При том, что по расписанию я должен был ходить три раза в неделю - я в зале был как штык каждый день. Моя группа, не моя - становился в конце строя к новичкам, как я, не имевшим еще форменного кимоно.
Бескимоношным я оставался недолго - до первого заказа. Из областного центра привозили по заказу все снаряжение, и через месяц примерно были у меня два кимоно с эмблемами, черное рабочее и белое парадное, для экзаменов и соревнований. Пояса к нему не полагалось, первый, белый пояс выдавался как раз после первого экзамена, просторный халат, не прихваченный в талии, болтался, и опять посмеивалась Надюшка:
– Кимоно-то недошито!
Как раз перед ее отъездом "дошил" я кимоно, сдал экзамен и пояс получил. Из рук Петровича, подойдя перед всем строем. Поясу полагается поклониться уставным поклоном, потом опуститься на одно колено, повязать, поклониться учителю и вернуться на свое место в фаланге. Так я и сделал, уступив место следующему - нас человек с полсотни сдавало экзамен, в присутствии двух представителей из областной федерации.

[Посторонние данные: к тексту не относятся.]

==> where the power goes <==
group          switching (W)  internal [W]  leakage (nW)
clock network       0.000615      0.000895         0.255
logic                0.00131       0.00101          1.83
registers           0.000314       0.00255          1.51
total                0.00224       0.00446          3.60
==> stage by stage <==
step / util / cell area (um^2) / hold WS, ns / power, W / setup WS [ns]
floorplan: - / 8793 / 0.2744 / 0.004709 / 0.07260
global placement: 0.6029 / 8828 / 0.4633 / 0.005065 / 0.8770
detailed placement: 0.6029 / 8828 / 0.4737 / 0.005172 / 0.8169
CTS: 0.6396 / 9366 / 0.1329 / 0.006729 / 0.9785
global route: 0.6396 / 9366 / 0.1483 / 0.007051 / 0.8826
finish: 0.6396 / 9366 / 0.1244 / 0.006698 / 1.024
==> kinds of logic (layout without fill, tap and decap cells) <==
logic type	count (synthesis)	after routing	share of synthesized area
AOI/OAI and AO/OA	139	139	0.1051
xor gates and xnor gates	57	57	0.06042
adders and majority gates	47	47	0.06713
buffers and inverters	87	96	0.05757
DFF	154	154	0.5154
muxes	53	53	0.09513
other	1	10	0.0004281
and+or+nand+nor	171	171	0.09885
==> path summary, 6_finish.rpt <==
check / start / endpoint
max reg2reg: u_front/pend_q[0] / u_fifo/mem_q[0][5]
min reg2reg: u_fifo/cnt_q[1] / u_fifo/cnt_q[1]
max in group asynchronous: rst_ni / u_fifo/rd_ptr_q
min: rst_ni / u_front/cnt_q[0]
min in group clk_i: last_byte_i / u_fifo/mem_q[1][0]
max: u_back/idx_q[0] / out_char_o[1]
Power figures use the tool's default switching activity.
### config.mk
export PLATFORM = sky130hd
export DESIGN_NAME = auto_reload_timer_bank
export DESIGN_NICKNAME = d
export VERILOG_FILES = /design/src/design/arb_pkg.sv /design/src/design/auto_reload_timer_bank.sv /design/src/design/arb_ram.sv
export VERILOG_INCLUDE_DIRS = /design/src /design/src/design
export SDC_FILE = /design/constraint.sdc
export NUM_CORES = 1
export LEC_CHECK = 0
export BUFFER_PORTS_ARGS = -buffer_cell sky130_fd_sc_hd__buf_2
export CAP_MARGIN = 5
export CORE_UTILIZATION = 61
export CTS_CLUSTER_DIAMETER = 80
export DETAILED_ROUTE_END_ITERATION = 12
export PLACE_DENSITY = 0.79
export SETUP_SLACK_MARGIN = 0.2
export SLEW_MARGIN = 20
export SYNTH_ARGS = -nofsm -noshare
export SYNTH_HDL_FRONTEND = slang
export SYNTH_HIERARCHICAL = 1
export SYNTH_SLANG_ARGS = --single-unit
export TNS_END_PERCENT = 50
### constraint.sdc
create_clock -name i_clk -period 6.9 [get_ports i_clk]
set_input_delay 1.38 -clock i_clk [delete_from_list [all_inputs] [get_ports i_clk]]
set_output_delay 1.38 -clock i_clk [all_outputs]
set_load 0.01 [all_outputs]
===== src/kgbr_pkg.sv =====
// shared constants and types for the k-group block reverser
`default_nettype none
package kgbr_pkg;
    localparam int MAX_GROUP = 16;
    localparam int DATA_W    = 32;
    localparam int CFG_W     = 5;
    localparam int IDX_W     = $clog2(MAX_GROUP);
    localparam int CNT_W     = $clog2(MAX_GROUP + 1);
    localparam int KW        = (CNT_W > CFG_W) ? CNT_W : CFG_W;

    typedef struct packed {
        logic shift_up;
        logic shift_down;
    } cell_ctrl_t;
endpackage
`default_nettype wire


===== src/kgbr_cell.sv =====
// one storage cell of the group chain
`default_nettype none
module kgbr_cell (
    input  wire                                     aclk,
    input  wire kgbr_pkg::cell_ctrl_t               ctrl,
    input  wire logic signed [kgbr_pkg::DATA_W-1:0] from_below,
    input  wire logic signed [kgbr_pkg::DATA_W-1:0] from_above,
    output logic signed [kgbr_pkg::DATA_W-1:0]      q
);
    logic signed [kgbr_pkg::DATA_W-1:0] data_reg;
    logic signed [kgbr_pkg::DATA_W-1:0] data_next;

    always_comb begin
        data_next = data_reg;
        if (ctrl.shift_up) begin
            data_next = from_below;
        end else if (ctrl.shift_down) begin
            data_next = from_above;
        end
    end

    always_ff @(posedge aclk) begin
        data_reg <= data_next;
    end

    assign q = data_reg;
endmodule
`default_nettype wire


===== src/kgbr_cell_row.sv =====
// row of cells: newest item enters cell 0, older items move up
`default_nettype none
module kgbr_cell_row (
    input  wire                                     aclk,
    input  wire kgbr_pkg::cell_ctrl_t               ctrl,
    input  wire logic signed [kgbr_pkg::DATA_W-1:0] in_value,
    input  wire logic [kgbr_pkg::IDX_W-1:0]         rd_idx,
    output logic signed [kgbr_pkg::DATA_W-1:0]      head_value,
    output logic signed [kgbr_pkg::DATA_W-1:0]      sel_value
);
    logic signed [kgbr_pkg::DATA_W-1:0] q [kgbr_pkg::MAX_GROUP];

    for (genvar i = 0; i < kgbr_pkg::MAX_GROUP; i++) begin : g_cell
        logic signed [kgbr_pkg::DATA_W-1:0] below;
        logic signed [kgbr_pkg::DATA_W-1:0] above;
        if (i == 0) begin : g_first
            assign below = in_value;
        end else begin : g_inner_b
            assign below = q[i-1];
        end
        if (i == kgbr_pkg::MAX_GROUP - 1) begin : g_last
            assign above = q[i];
        end else begin : g_inner_a
            assign above = q[i+1];
        end
        kgbr_cell u_cell (
            .aclk       (aclk),
            .ctrl       (ctrl),
            .from_below (below),
            .from_above (above),
            .q          (q[i])
        );
    end

    assign head_value = q[0];
    assign sel_value  = q[rd_idx];
endmodule
`default_nettype wire


===== src/k_group_block_reverser_top.sv =====
// top level: group collection, drain sequencing and output register
// Items enter a chain of cells one per cycle while a group is collected. When an item
// completes a group of group_size (clamped to 16), ends the list, or arrives with
// group_size 0 or 1, input stalls while the held items drain, one result per cycle
// into the output register unless m_ready stalls it; the next item is accepted only
// after the last result of the drain has been loaded into the output register.
// A full group drains reversed by shifting the chain toward cell 0; a closing partial
// group drains in arrival order through a read select across the row.
`default_nettype none
module k_group_block_reverser_top (
    input  wire                                     aclk,
    input  wire                                     aresetn,
    input  wire                                     cfg_we,
    input  wire logic [kgbr_pkg::CFG_W-1:0]         cfg_wdata,
    input  wire                                     s_valid,
    output logic                                    s_ready,
    input  wire logic signed [kgbr_pkg::DATA_W-1:0] s_value,
    input  wire                                     s_end_of_list,
    output logic                                    m_valid,
    input  wire                                     m_ready,
    output logic signed [kgbr_pkg::DATA_W-1:0]      m_out_value,
    output logic                                    m_end_of_run,
    output logic                                    m_out_end_of_list
);
    localparam logic ST_COLLECT = 1'b0;
    localparam logic ST_DRAIN   = 1'b1;

    logic                           state_reg, state_next;
    logic [kgbr_pkg::CFG_W-1:0]     group_size_reg, group_size_next;
    logic [kgbr_pkg::CNT_W-1:0]     fill_reg, fill_next;
    logic [kgbr_pkg::CNT_W-1:0]     rem_reg, rem_next;
    logic                           rev_reg, rev_next;
    logic                           eol_reg, eol_next;
    logic                           m_valid_reg, m_valid_next;
    logic signed [kgbr_pkg::DATA_W-1:0] m_value_reg, m_value_next;
    logic                           m_eor_reg, m_eor_next;
    logic                           m_eol_reg, m_eol_next;

    kgbr_pkg::cell_ctrl_t           ctrl;
    logic signed [kgbr_pkg::DATA_W-1:0] head_value, sel_value;
    logic [kgbr_pkg::IDX_W-1:0]     rd_idx;
    logic [kgbr_pkg::KW-1:0]        k_raw, k_eff, n_w;
    logic [kgbr_pkg::CNT_W-1:0]     n_cnt;
    logic                           accept, slot_free, emit_step, last_step;
    logic                           full_group, go_drain;

    assign accept    = s_valid && s_ready;
    assign slot_free = !m_valid_reg || m_ready;
    assign emit_step = (state_reg == ST_DRAIN) && slot_free;
    assign last_step = (rem_reg == kgbr_pkg::CNT_W'(1));
    assign rd_idx    = kgbr_pkg::IDX_W'(rem_reg - kgbr_pkg::CNT_W'(1));

    assign k_raw = kgbr_pkg::KW'(group_size_reg);
    assign k_eff = (k_raw > kgbr_pkg::KW'(kgbr_pkg::MAX_GROUP))
                 ? kgbr_pkg::KW'(kgbr_pkg::MAX_GROUP) : k_raw;
    assign n_cnt = fill_reg + kgbr_pkg::CNT_W'(1);
    assign n_w   = kgbr_pkg::KW'(n_cnt);
    assign full_group = (k_eff >= kgbr_pkg::KW'(2)) && (n_w >= k_eff);
    assign go_drain   = full_group || (k_eff <= kgbr_pkg::KW'(1)) || s_end_of_list;

    assign ctrl.shift_up   = accept;
    assign ctrl.shift_down = emit_step && rev_reg;

    kgbr_cell_row u_row (
        .aclk       (aclk),
        .ctrl       (ctrl),
        .in_value   (s_value),
        .rd_idx     (rd_idx),
        .head_value (head_value),
        .sel_value  (sel_value)
    );

    always_comb begin
        state_next      = state_reg;
        group_size_next = cfg_we ? cfg_wdata : group_size_reg;
        fill_next       = fill_reg;
        rem_next        = rem_reg;
        rev_next        = rev_reg;
        eol_next        = eol_reg;
        m_valid_next    = m_valid_reg;
        m_value_next    = m_value_reg;
        m_eor_next      = m_eor_reg;
        m_eol_next      = m_eol_reg;
        if (m_valid_reg && m_ready) begin
            m_valid_next = 1'b0;
        end
        unique case (state_reg)
            ST_COLLECT: begin
                if (accept) begin
                    if (go_drain) begin
                        fill_next  = '0;
                        rem_next   = n_cnt;
                        rev_next   = full_group;
                        eol_next   = s_end_of_list;
                        state_next = ST_DRAIN;
                    end else begin
                        fill_next = n_cnt;
                    end
                end
            end
            ST_DRAIN: begin
                if (emit_step) begin
                    m_valid_next = 1'b1;
                    m_value_next = rev_reg ? head_value : sel_value;
                    m_eor_next   = last_step;
                    m_eol_next   = last_step && eol_reg;
                    rem_next     = rem_reg - kgbr_pkg::CNT_W'(1);
                    if (last_step) begin
                        state_next = ST_COLLECT;
                    end
                end
            end
            default: state_next = ST_COLLECT;
        endcase
    end

    always_ff @(posedge aclk) begin
        if (!aresetn) begin
            state_reg      <= ST_COLLECT;
            group_size_reg <= kgbr_pkg::CFG_W'(1);
            fill_reg       <= '0;
            rem_reg        <= '0;
            rev_reg        <= 1'b0;
            eol_reg        <= 1'b0;
            m_valid_reg    <= 1'b0;
        end else begin
            state_reg      <= state_next;
            group_size_reg <= group_size_next;
            fill_reg       <= fill_next;
            rem_reg        <= rem_next;
            rev_reg        <= rev_next;
            eol_reg        <= eol_next;
            m_valid_reg    <= m_valid_next;
        end
    end

    always_ff @(posedge aclk) begin
        m_value_reg <= m_value_next;
        m_eor_reg   <= m_eor_next;
        m_eol_reg   <= m_eol_next;
    end

    assign s_ready           = (state_reg == ST_COLLECT);
    assign m_valid           = m_valid_reg;
    assign m_out_value       = m_value_reg;
    assign m_end_of_run      = m_eor_reg;
    assign m_out_end_of_list = m_eol_reg;

    a_eol_ends_run: assert property (@(posedge aclk) disable iff (!aresetn)
        m_valid && m_out_end_of_list |-> m_end_of_run)
        else $error("end of list without end of run");

    a_drain_nonempty: assert property (@(posedge aclk) disable iff (!aresetn)
        state_reg == ST_DRAIN |-> rem_reg != '0)
        else $error("drain with no items left");

    a_fill_bound: assert property (@(posedge aclk) disable iff (!aresetn)
        fill_reg < kgbr_pkg::CNT_W'(kgbr_pkg::MAX_GROUP))
        else $error("group fill overflow");

    a_pass_single: assert property (@(posedge aclk) disable iff (!aresetn)
        accept && fill_reg == '0 && k_eff <= kgbr_pkg::KW'(1)
        |=> state_reg == ST_DRAIN && rem_reg == kgbr_pkg::CNT_W'(1))
        else $error("pass-through item not drained alone");
endmodule
`default_nettype wire

===== config.mk =====
export PLATFORM = sky130hd
export DESIGN_NAME = k_group_block_reverser_top
export DESIGN_NICKNAME = d
export VERILOG_FILES = /design/src/kgbr_pkg.sv /design/src/kgbr_cell.sv /design/src/kgbr_cell_row.sv /design/src/k_group_block_reverser_top.sv
export SDC_FILE = /design/constraint.sdc
export NUM_CORES = 1
export LEC_CHECK = 0
export ABC_AREA = 1
export BUFFER_PORTS_ARGS = -buffer_cell sky130_fd_sc_hd__buf_2
export CAP_MARGIN = 20
export CORE_ASPECT_RATIO = 0.9
export CORE_MARGIN = 1
export CORE_UTILIZATION = 55
export CTS_BUF_LIST = sky130_fd_sc_hd__clkbuf_8
export DETAILED_ROUTE_END_ITERATION = 7
export PLACE_DENSITY = 0.76
export REMOVE_ABC_BUFFERS = 1
export SLEW_MARGIN = 20
export SYNTH_ARGS = -nofsm -noshare
export SYNTH_HDL_FRONTEND = slang
export SYNTH_SLANG_ARGS = --single-unit

===== constraint.sdc =====
create_clock -name aclk -period 56.7 [get_ports aclk]
set_input_delay 5.67 -clock aclk [delete_from_list [all_inputs] [get_ports aclk]]
set_output_delay 5.67 -clock aclk [all_outputs]
set_load 0.005 [all_outputs]
[src/hdl/pcmsg_pkg.sv]
// shared types, constants and command codes of the pcm sound generator
`timescale 1ns / 1ps
package pcmsg_pkg;
   localparam int ChannelsDefault = 8;
   localparam int WaveAddrBitsDefault = 16;
   localparam int PosBits = 27;

   typedef enum logic [2:0] {
      CMD_REG_WRITE  = 3'd0,
      CMD_REG_READ   = 3'd1,
      CMD_WAVE_WRITE = 3'd2,
      CMD_WAVE_READ  = 3'd3,
      CMD_TICK       = 3'd4
   } cmd_type;

   localparam logic [11:0] REG_ENVELOPE = 12'd0;
   localparam logic [11:0] REG_PAN      = 12'd1;
   localparam logic [11:0] REG_STEP_LO  = 12'd2;
   localparam logic [11:0] REG_STEP_HI  = 12'd3;
   localparam logic [11:0] REG_LOOP_LO  = 12'd4;
   localparam logic [11:0] REG_LOOP_HI  = 12'd5;
   localparam logic [11:0] REG_PAGE     = 12'd6;
   localparam logic [11:0] REG_CONTROL  = 12'd7;
   localparam logic [11:0] REG_CHAN_OFF = 12'd8;

   localparam logic [7:0] END_MARK = 8'hFF;

   // commands from the controller to the datapath
   typedef struct packed {
      logic start;      // latch request, clear accumulators
      logic do_reg;     // register write / read handling
      logic do_wave_wr; // write wave byte
      logic wave_rd;    // issue memory read at window address
      logic clear_pass; // write END_MARK at clear counter
      logic ch_rd;      // issue memory read at channel position
      logic loop_rd;    // issue memory read at loop address
      logic ch_eval;    // evaluate fetched byte of current channel
      logic loop_eval;  // evaluate byte fetched after loop jump
      logic mul;        // register pan * envelope products
      logic acc;        // accumulate current channel
      logic next_ch;    // advance channel index
      logic cap_rd;     // capture read byte into result
   } ctl_type;

   // status from the datapath to the controller
   typedef struct packed {
      logic clear_done;
      logic last_ch;
      logic ch_active;
      logic is_end;
      logic chip_on;
   } sts_type;

   typedef struct packed {
      logic [2:0]  cmd;
      logic [11:0] offset;
      logic [7:0]  data;
   } req_type;

   typedef struct packed {
      logic [7:0]         read_data;
      logic signed [15:0] left_sample;
      logic signed [15:0] right_sample;
   } rsp_type;
endpackage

На белый пояс не сдать - надо быть полным и окончательным каличем. То есть просто не делать того, что делать велят. Ваня нас заставлял "качать мышцу" - физухи было много, народ приходил все больше квелый. Правильно, на физкультуру не ходить - это круто, и все больше в мортал комбат, чем в натуре помахать ручками-ножками. Мне можно не объяснять, в чем разница, я ее давно уже понял. На занятиях упирался, старался, парился - аж задница болела. И конечности, как та же Надюшка говорила - уставали до бесконечности. Ноги не гнулись со ступенек спуститься. На другой день поднимался - казалось, все суставы скрипели. Каждый раз думал - нет, сегодня не встану, полежу, почитаю что-нибудь умное. И каждый день ноги сами меня несли в битком набитую раздевалку, на вытертые доски спортзала.